Log Forging

go.log_forging

Severity

high

Resource

Injection

Language

Description

Improper neutralization of special elements within Logs ('Log Forging').

Rationale

Log forging exploitation occurs when developers log user input directly without proper sanitation or encoding.

This makes it possible for an attacker to add misleading or harmful entries to log files, possibly including new lines or escape characters that result in subsequent log entries being altered or fabricated.

For example, consider the following Golang code:

package main

import (
	"log"
	"net/http"
)

func handler(w http.ResponseWriter, req *http.Request) {
	// Check if 'username' is present in the URL query
	usernames, ok := req.URL.Query()["username"]

	if !ok || len(usernames[0]) < 1 {
		log.Println("Username not provided")
		return
	}

	username := usernames[0]
	log.Printf("User %s logged in.\n", username)

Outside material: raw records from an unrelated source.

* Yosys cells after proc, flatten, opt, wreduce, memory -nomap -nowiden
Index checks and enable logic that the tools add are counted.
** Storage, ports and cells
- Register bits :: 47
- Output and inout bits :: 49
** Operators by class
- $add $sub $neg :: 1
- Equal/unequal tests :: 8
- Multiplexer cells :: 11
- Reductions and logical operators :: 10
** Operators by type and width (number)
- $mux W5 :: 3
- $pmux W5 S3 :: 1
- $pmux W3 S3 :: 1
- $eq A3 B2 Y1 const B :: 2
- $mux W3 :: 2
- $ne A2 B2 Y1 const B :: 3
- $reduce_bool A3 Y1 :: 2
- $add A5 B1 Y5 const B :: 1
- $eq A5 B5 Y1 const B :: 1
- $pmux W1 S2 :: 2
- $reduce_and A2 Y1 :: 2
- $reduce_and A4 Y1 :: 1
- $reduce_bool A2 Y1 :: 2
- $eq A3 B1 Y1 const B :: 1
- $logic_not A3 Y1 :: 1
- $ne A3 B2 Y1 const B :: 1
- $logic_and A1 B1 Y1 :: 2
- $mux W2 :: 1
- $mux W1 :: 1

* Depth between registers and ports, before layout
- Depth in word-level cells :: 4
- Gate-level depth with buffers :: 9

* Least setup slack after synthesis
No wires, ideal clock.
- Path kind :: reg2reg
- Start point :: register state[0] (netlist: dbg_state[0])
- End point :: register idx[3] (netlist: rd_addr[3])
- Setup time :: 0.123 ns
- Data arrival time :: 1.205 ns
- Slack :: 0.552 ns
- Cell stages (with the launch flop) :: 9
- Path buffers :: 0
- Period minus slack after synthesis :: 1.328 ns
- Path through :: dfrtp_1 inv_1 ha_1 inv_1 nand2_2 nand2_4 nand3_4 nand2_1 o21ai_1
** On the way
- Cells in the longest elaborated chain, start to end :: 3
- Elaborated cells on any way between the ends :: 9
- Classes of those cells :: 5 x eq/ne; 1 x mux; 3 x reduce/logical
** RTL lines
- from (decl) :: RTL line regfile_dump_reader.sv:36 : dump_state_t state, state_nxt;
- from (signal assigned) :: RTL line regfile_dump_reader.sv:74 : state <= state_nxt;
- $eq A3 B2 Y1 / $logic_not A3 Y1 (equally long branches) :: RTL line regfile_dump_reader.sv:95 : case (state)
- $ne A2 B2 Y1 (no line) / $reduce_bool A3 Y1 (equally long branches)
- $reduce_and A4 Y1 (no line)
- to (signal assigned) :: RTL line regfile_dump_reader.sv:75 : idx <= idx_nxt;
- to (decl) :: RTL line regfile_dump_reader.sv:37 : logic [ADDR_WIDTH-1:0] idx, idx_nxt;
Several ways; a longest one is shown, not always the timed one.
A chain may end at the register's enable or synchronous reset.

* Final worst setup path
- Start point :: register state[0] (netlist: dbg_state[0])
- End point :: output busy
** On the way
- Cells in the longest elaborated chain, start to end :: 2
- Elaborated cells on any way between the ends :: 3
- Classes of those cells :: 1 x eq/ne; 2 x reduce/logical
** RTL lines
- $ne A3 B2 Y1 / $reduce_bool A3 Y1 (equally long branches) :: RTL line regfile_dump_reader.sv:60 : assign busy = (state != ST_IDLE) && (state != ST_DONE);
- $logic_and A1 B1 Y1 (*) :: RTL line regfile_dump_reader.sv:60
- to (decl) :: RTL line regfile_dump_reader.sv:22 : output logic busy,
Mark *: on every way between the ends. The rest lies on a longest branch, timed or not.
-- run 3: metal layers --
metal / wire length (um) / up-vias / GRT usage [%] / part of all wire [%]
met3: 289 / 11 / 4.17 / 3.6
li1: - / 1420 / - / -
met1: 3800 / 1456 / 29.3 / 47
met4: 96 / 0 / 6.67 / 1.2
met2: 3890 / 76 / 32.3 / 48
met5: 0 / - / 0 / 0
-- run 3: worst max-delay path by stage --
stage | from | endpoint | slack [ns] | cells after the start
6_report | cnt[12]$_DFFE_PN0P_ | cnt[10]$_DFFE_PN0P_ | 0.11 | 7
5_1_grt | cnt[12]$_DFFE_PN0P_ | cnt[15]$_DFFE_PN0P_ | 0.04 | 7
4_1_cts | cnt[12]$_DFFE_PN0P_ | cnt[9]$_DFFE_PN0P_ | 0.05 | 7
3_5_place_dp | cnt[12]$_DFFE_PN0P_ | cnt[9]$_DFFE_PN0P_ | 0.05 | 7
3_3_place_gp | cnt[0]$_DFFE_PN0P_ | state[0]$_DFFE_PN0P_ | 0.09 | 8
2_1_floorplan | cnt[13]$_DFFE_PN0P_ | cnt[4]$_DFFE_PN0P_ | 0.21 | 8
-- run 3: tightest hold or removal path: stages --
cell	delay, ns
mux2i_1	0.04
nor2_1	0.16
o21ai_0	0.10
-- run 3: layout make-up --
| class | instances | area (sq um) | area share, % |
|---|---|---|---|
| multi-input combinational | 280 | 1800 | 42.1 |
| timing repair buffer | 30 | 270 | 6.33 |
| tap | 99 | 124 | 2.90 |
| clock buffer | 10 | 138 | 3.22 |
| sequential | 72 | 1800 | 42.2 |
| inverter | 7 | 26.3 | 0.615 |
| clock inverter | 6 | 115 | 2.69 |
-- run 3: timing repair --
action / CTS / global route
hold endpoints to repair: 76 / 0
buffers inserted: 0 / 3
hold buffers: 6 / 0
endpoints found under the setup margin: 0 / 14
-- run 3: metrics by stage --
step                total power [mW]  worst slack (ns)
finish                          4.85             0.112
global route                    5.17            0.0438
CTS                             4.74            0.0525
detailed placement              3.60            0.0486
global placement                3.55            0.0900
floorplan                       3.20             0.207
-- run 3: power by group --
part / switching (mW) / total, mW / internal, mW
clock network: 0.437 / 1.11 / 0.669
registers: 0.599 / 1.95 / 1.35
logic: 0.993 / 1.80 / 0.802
**config.mk**
```make
export PLATFORM = sky130hd
export DESIGN_NAME = upsample_raster_out
export DESIGN_NICKNAME = d
export VERILOG_FILES = /design/src/rtl/upsample_raster_out_pkg.sv /design/src/rtl/upsample_row_buf.sv /design/src/rtl/upsample_raster_out.sv
export SDC_FILE = /design/constraint.sdc
export NUM_CORES = 1
export LEC_CHECK = 0
export BUFFER_PORTS_ARGS = -buffer_cell sky130_fd_sc_hd__buf_4
export CORE_MARGIN = 2
export CORE_UTILIZATION = 40
export CTS_CLUSTER_DIAMETER = 120
export DETAILED_ROUTE_END_ITERATION = 10
export GPL_ROUTABILITY_DRIVEN = 0
export SYNTH_ARGS = -nofsm -noshare
export SYNTH_HDL_FRONTEND = slang
export SYNTH_SLANG_ARGS = --single-unit
```
**constraint.sdc**
```tcl
create_clock -name clk -period 2.44 [get_ports clk]
set_input_delay 0.122 -clock clk [delete_from_list [all_inputs] [get_ports clk]]
set_output_delay 0.122 -clock clk [all_outputs]
set_load 0.05 [all_outputs]
```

	// Respond back to the client
	w.Write([]byte("Welcome, " + username))
}

Here, the user-supplied user_input is directly logged without validation. An attacker can include newline characters or log-related control characters to inject unexpected log entries.

Remediation

To remediate issues related to log forging in your applications, follow these key practices:

Sanitize User Input: Always sanitize user input before including it in log entries. This involves stripping or encoding characters that could manipulate log formats, such as new lines or terminator sequences.
Use Encoding Libraries: When applicable, use libraries that automatically handle encoding, making it more difficult for attackers to inject malicious content into logs.
Escape Special Characters: Implement mechanisms to escape or transform special characters within user inputs to prevent them from being interpreted as control characters within the log.
Regular Log Reviews: Regularly review your logs for suspicious patterns or anomalies that may indicate attempts at log forging or other log-related attacks.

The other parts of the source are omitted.